(The data Opens)
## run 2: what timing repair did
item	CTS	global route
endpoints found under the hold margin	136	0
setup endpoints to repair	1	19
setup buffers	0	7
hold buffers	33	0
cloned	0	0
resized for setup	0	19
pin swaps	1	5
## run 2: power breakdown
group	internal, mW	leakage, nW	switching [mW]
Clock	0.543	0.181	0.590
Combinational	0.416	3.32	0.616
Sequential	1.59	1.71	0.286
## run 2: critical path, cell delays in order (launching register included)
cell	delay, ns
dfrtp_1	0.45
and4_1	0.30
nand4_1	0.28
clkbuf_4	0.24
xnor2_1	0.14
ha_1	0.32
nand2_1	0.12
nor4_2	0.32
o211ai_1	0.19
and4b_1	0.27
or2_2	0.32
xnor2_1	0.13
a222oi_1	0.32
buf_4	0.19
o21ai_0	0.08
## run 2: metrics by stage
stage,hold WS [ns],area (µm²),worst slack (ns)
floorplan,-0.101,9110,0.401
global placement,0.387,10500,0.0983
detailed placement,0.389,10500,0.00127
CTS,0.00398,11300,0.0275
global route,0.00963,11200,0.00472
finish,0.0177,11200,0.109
## src/rtl/imem_fetch_ctrl_pkg.sv

```systemverilog
// imem_pkg: shared FSM state encoding and instruction-memory sizing
package imem_pkg;
  localparam int INST_W = 32;
  localparam int DEFAULT_MEM_SIZE = 16;
  typedef enum logic [1:0] {IDLE = 2'd0, RUN = 2'd1, HALT = 2'd2} state_t;
endpackage

```

## src/rtl/imem_fetch_ctrl_if.sv

```systemverilog
// imem_fetch_ctrl_if: memory read port, decode handshake and redirect bundle
interface imem_fetch_ctrl_if #(parameter int ADDR_W = 32);
  import imem_pkg::*;
  logic [ADDR_W-1:0] imem_addr;
  logic [INST_W-1:0] imem_rdata;
  logic [INST_W-1:0] inst;
  logic [ADDR_W-1:0] inst_pc;
  logic inst_valid;
  logic inst_ready;
  logic redirect_valid;
  logic [ADDR_W-1:0] redirect_pc;
  modport master (
    output imem_addr, inst, inst_pc, inst_valid,
    input  imem_rdata, inst_ready, redirect_valid, redirect_pc
  );
  modport slave (
    input  imem_addr, inst, inst_pc, inst_valid,
    output imem_rdata, inst_ready, redirect_valid, redirect_pc
  );
endinterface

```

## src/rtl/imem_fetch_ctrl_pc_next.sv

```systemverilog
// imem_pc_next: sequential/redirect next-PC and bounds check (IMEM_BOUNDS_HALT_EN selects halt vs wrap)
module imem_pc_next #(
  parameter int MEM_SIZE = 16,
  parameter int ADDR_W = 32
) (
  input  logic [ADDR_W-1:0] pc,
  input  logic [ADDR_W-1:0] redirect_pc,
  output logic [ADDR_W-1:0] seq_pc,
  output logic [ADDR_W-1:0] tgt_pc,
  output logic              oob
);
`ifdef IMEM_BOUNDS_HALT_EN
  assign seq_pc = pc + ADDR_W'(1);
  assign tgt_pc = redirect_pc;
  assign oob = pc >= ADDR_W'(MEM_SIZE);
`else
  assign seq_pc = (pc == ADDR_W'(MEM_SIZE - 1)) ? '0 : pc + ADDR_W'(1);
  assign tgt_pc = redirect_pc % ADDR_W'(MEM_SIZE);
  assign oob = 1'b0;
`endif
endmodule

```

## src/rtl/imem_fetch_ctrl.sv

```systemverilog
// imem_fetch_ctrl: PC owner and fetch FSM feeding decode (IMEM_BOUNDS_HALT_EN enables end-of-program halt)
module imem_fetch_ctrl
  import imem_pkg::*;
#(
  parameter int MEM_SIZE = DEFAULT_MEM_SIZE,
  parameter int ADDR_W = 32,
  parameter int unsigned RESET_PC = 0
) (
  input  logic clk,
  input  logic rst_n,
  input  logic start,
  output logic halted,
  imem_fetch_ctrl_if.master bus
);
  state_t state_q, state_d;
  logic [ADDR_W-1:0] pc_q, pc_d, inst_pc_q, inst_pc_d, seq_pc, tgt_pc;
  logic [INST_W-1:0] inst_q, inst_d;
  logic valid_q, valid_d, oob, fire;

  imem_pc_next #(.MEM_SIZE(MEM_SIZE), .ADDR_W(ADDR_W)) u_pc_next (
    .pc(pc_q),
    .redirect_pc(bus.redirect_pc),
    .seq_pc(seq_pc),
    .tgt_pc(tgt_pc),
    .oob(oob)
  );

  assign fire = !valid_q || bus.inst_ready;
  assign bus.imem_addr = pc_q;
  assign bus.inst = inst_q;
  assign bus.inst_pc = inst_pc_q;
  assign bus.inst_valid = valid_q;
  assign halted = state_q == HALT;

  // next state: redirect beats fetch/stall; a fire past the end halts instead of capturing
  always_comb begin
    state_d = state_q;
    pc_d = pc_q;
    inst_d = inst_q;
    inst_pc_d = inst_pc_q;
    valid_d = valid_q;
    case (state_q)
      IDLE: if (start) begin
        state_d = RUN;
        pc_d = ADDR_W'(RESET_PC);
      end
      RUN: if (bus.redirect_valid) begin
        pc_d = tgt_pc;
        valid_d = 1'b0;
      end else if (fire && oob) begin
        state_d = HALT;
        valid_d = 1'b0;
      end else if (fire) begin
        inst_d = bus.imem_rdata;
        inst_pc_d = pc_q;
        valid_d = 1'b1;
        pc_d = seq_pc;
      end
      HALT: valid_d = bus.inst_ready ? 1'b0 : valid_q;
      default: state_d = IDLE;
    endcase
  end

  // state and output register; reset drops any in-flight instruction
  always_ff @(posedge clk or negedge rst_n) begin
    if (!rst_n) begin
      state_q <= IDLE;
      pc_q <= ADDR_W'(RESET_PC);
      inst_q <= '0;
      inst_pc_q <= '0;
      valid_q <= 1'b0;
    end else begin
      state_q <= state_d;
      pc_q <= pc_d;
      inst_q <= inst_d;
      inst_pc_q <= inst_pc_d;
      valid_q <= valid_d;
    end
  end
endmodule

```

## src/flat_wrapper.sv

```systemverilog
// flat-port wrapper written by rule: the top's interface ports become plain ports
module imem_fetch_ctrl_flat import imem_pkg::*;
#(
  parameter int MEM_SIZE = DEFAULT_MEM_SIZE,
  parameter int ADDR_W = 32,
  parameter int unsigned RESET_PC = 0
)
  (clk, rst_n, start, halted, bus_imem_addr, bus_inst, bus_inst_pc, bus_inst_valid, bus_imem_rdata, bus_inst_ready, bus_redirect_valid, bus_redirect_pc);
  imem_fetch_ctrl_if #(.ADDR_W(ADDR_W)) bus_i ();
  input  logic clk;
  input  logic rst_n;
  input  logic start;
  output logic halted;
  output wire logic [$bits(bus_i.imem_addr)-1:0] bus_imem_addr;
  output wire logic [$bits(bus_i.inst)-1:0] bus_inst;
  output wire logic [$bits(bus_i.inst_pc)-1:0] bus_inst_pc;
  output wire logic [$bits(bus_i.inst_valid)-1:0] bus_inst_valid;
  input wire logic [$bits(bus_i.imem_rdata)-1:0] bus_imem_rdata;
  input wire logic [$bits(bus_i.inst_ready)-1:0] bus_inst_ready;
  input wire logic [$bits(bus_i.redirect_valid)-1:0] bus_redirect_valid;
  input wire logic [$bits(bus_i.redirect_pc)-1:0] bus_redirect_pc;
  assign bus_imem_addr = bus_i.imem_addr;
  assign bus_inst = bus_i.inst;
  assign bus_inst_pc = bus_i.inst_pc;
  assign bus_inst_valid = bus_i.inst_valid;
  assign bus_i.imem_rdata = bus_imem_rdata;
  assign bus_i.inst_ready = bus_inst_ready;
  assign bus_i.redirect_valid = bus_redirect_valid;
  assign bus_i.redirect_pc = bus_redirect_pc;
  imem_fetch_ctrl #(.MEM_SIZE(MEM_SIZE), .ADDR_W(ADDR_W), .RESET_PC(RESET_PC)) u_core (.clk(clk), .rst_n(rst_n), .start(start), .halted(halted), .bus(bus_i));
endmodule
```

## config.mk

```make
export PLATFORM = sky130hd
export DESIGN_NAME = imem_fetch_ctrl_flat
export DESIGN_NICKNAME = d
export VERILOG_FILES = /design/src/rtl/imem_fetch_ctrl_pkg.sv /design/src/rtl/imem_fetch_ctrl_if.sv /design/src/rtl/imem_fetch_ctrl_pc_next.sv /design/src/rtl/imem_fetch_ctrl.sv /design/src/flat_wrapper.sv
export SDC_FILE = /design/constraint.sdc
export NUM_CORES = 1
export LEC_CHECK = 0
export CAP_MARGIN = 20
export CORE_MARGIN = 10
export CORE_UTILIZATION = 56
export CTS_BUF_LIST = sky130_fd_sc_hd__clkbuf_16
export CTS_CLUSTER_SIZE = 25
export DETAILED_ROUTE_END_ITERATION = 10
export DONT_BUFFER_PORTS = 1
export GPL_ROUTABILITY_DRIVEN = 0
export PLACE_DENSITY = 0.71
export SLEW_MARGIN = 10
export SYNTH_ARGS = -nofsm -noshare
export SYNTH_HDL_FRONTEND = slang
export SYNTH_SLANG_ARGS = --single-unit
```

## constraint.sdc

```tcl
create_clock -name clk -period 5.3 [get_ports clk]
set_input_delay 0.53 -clock clk [delete_from_list [all_inputs] [get_ports clk]]
set_output_delay 0.53 -clock clk [all_outputs]
set_load 0.02 [all_outputs]
```

==> impl_metrics.tcl <==
set metrics [dict create \
    final_cell_mix "dfrtp_1, mux2_2, nor2_1" \
    crit_buf_inv 0 \
    worstSetupPathType "register to register" \
    yosys.area_share.simple_pct 14.37 \
    worst_path_largest_cell_delay_ps 650 \
    cp_cell_sequence "ha_1 > nand3_1 > or4_4 > a21oi_4 > nor4_1" \
    final_nets 408 \
    holdWs_ps 102.9 \
    period_needed_ps 2692 \
    clockBufferDepth 2 \
    place.port_buffers 0 \
    wirelength_um 9421 \
    vias 2571 \
    finalCritPeriodShare_pct 50.80 \
    grt_pass1_wl_um 15150 \
    mostFrequentLayoutCell "dfrtp_1" \
    num_rows 31 \
    synth_seq_cells 98 \
    synth_fa_ha_area_share_pct 0.2962 \
    critPathLaunchType "register" \
    dpl_cell_area_sq_mm 0.004274 \
    overflow 0 \
    ys_types 38 \
    setup_viol 0 \
    drv_slew 0 \
    numCtsBuffers 9 \
    critical_path.top_delay_family "simple AND/OR/NAND/NOR gates" \
    postCtsSetupRepairBufs 0 \
    grt.total_usage_pct 16.61 \
    drive_above_1_share_pct 25.66 \
    antenna_found_initial 0 \
    crit_fanout 28 \
    synthXorXnorAreaFrac_pct 5.806 \
    start_util_pct 57.93 \
    crit_path_end_kind "register" \
    pwr_density_cell_mw_per_mm2 358.0 \
    postRouteAntennaNets 0 \
    design_area_sq_mm 0.004603 \
    finalHoldViolCount 0 \
    status "complete, no violations" \
    avgViaCountPerCell 5.817 \
    worst_pin_slew_ps 960.4 \
    p_leak_nw 1.993 \
    synth_top_family_by_area "multiplexers" \
    grt_max_degree 99 \
    arrival_ps 2870 \
    min_path_type "input port to async pin" \
    wl_per_cell_um 21.31 \
    cts_tree "yes" \
    synthCells 339 \
    h-tree-depth 3 \
    synth_nets 409 \
    clkLatencyLatePin_ps 340 \
    hpwl_um 6771 \
    synth_compound_area_share_pct 2.873 \
    clkTransAtPathRegs_ps 70 \
    fp.dieH_um 106.9 \
    cts-root-buf "clkbuf_16" \
    clock_skew_ps 5.726 \
    synth_warnings 0 \
    vdd_drop_max_v 0.0002117 \
    grt_pass1_vias 2726 \
    area_delta_synth_final_pct 8.975 \
    synth_area_per_cell_sq_um 12.46 \
    fin_setup_tns_ps 0 \
    die_x_um 106.9 \
    slew_headroom_pct 35.74 \
    core_area_sq_mm 0.007292 \
    drc_errors 0 \
    num_io_pins 167 \
    worst_ep_required_time_ps 5480 \
    first_pass_iters 4 \
    antennaDiodeCount 0 \
    maxCapViolations 0 \
    rsz0062_at_grt "no" \
    netlist_area_sq_mm 0.004224 \
    ys_seq_area_share_pct 58.06 \
    die_area_sq_mm 0.01142 \
    drtIter0Drc 138 \
    synth_mux_area_share_pct 16.00 \
    slowest_stage "or4_4" \
    cts.sinks 98 \
    clock.fmax_ghz 0.3715 \
]
-- registers in the layout (all words and copies together) (netlist names) --
signal,flops
u_core.bus.inst_pc,32
u_core.bus.inst,32
u_core.bus.inst_valid,1
u_core.bus.imem_addr,32
u_core.state_q,1
-- synthesized netlist by cell type (all sizes together) --
cell	number	share of area [%]
or4	3	0.62
or2	2	0.30
conb	1	0.089
nor3	11	1.7
xor2	7	1.5
and4bb	1	0.39
nor2b	2	0.30
or3	1	0.15
o21ai	11	1.3
xnor2	21	4.4
mux2	60	16
nor4	15	2.6
a21oi	3	0.62
buf	12	1.8
ha	1	0.30
inv	6	0.53
nand4	6	0.89
nor3b	1	0.18
and3	2	0.30
and4	5	1.0
a21o	1	0.18
nor2	33	2.9
dfrtp	98	58
nand2	18	1.6
o21bai	1	0.18
clkbuf	2	0.18
nand3	11	1.3
nand2b	1	0.15
a32oi	2	0.41
a22oi	1	0.18
-- power by group --
group	internal, mW	switching [mW]
clock network	0.370	0.279
logic	0.0513	0.0513
registers	0.794	0.102
-- repair_timing --
item | 4_1_cts | 5_1_grt
hold buffers | 1 | 0
endpoints found under the hold margin | 98 | 0
gates resized for setup | 0 | 0
setup endpoints to repair | 0 | 0
-- cell type report --
type / instances / area, sq um
Clock buffer: 9 / 225.2
Clock inverter: 7 / 76.32
Fill cell: 614 / 2689
Inverter: 6 / 22.52
Multi-Input combinational cell: 221 / 1668
Sequential cell: 98 / 2452
Tap cell: 99 / 123.9
Timing Repair Buffer: 2 / 35.03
(The data Closes)
* **Task description**: Each line in the data that holds the word "fire" must be copied.

* **Problem solution**:
  logic valid_q, valid_d, oob, fire;
  assign fire = !valid_q || bus.inst_ready;
  // next state: redirect beats fetch/stall; a fire past the end halts instead of capturing
      end else if (fire && oob) begin
      end else if (fire) begin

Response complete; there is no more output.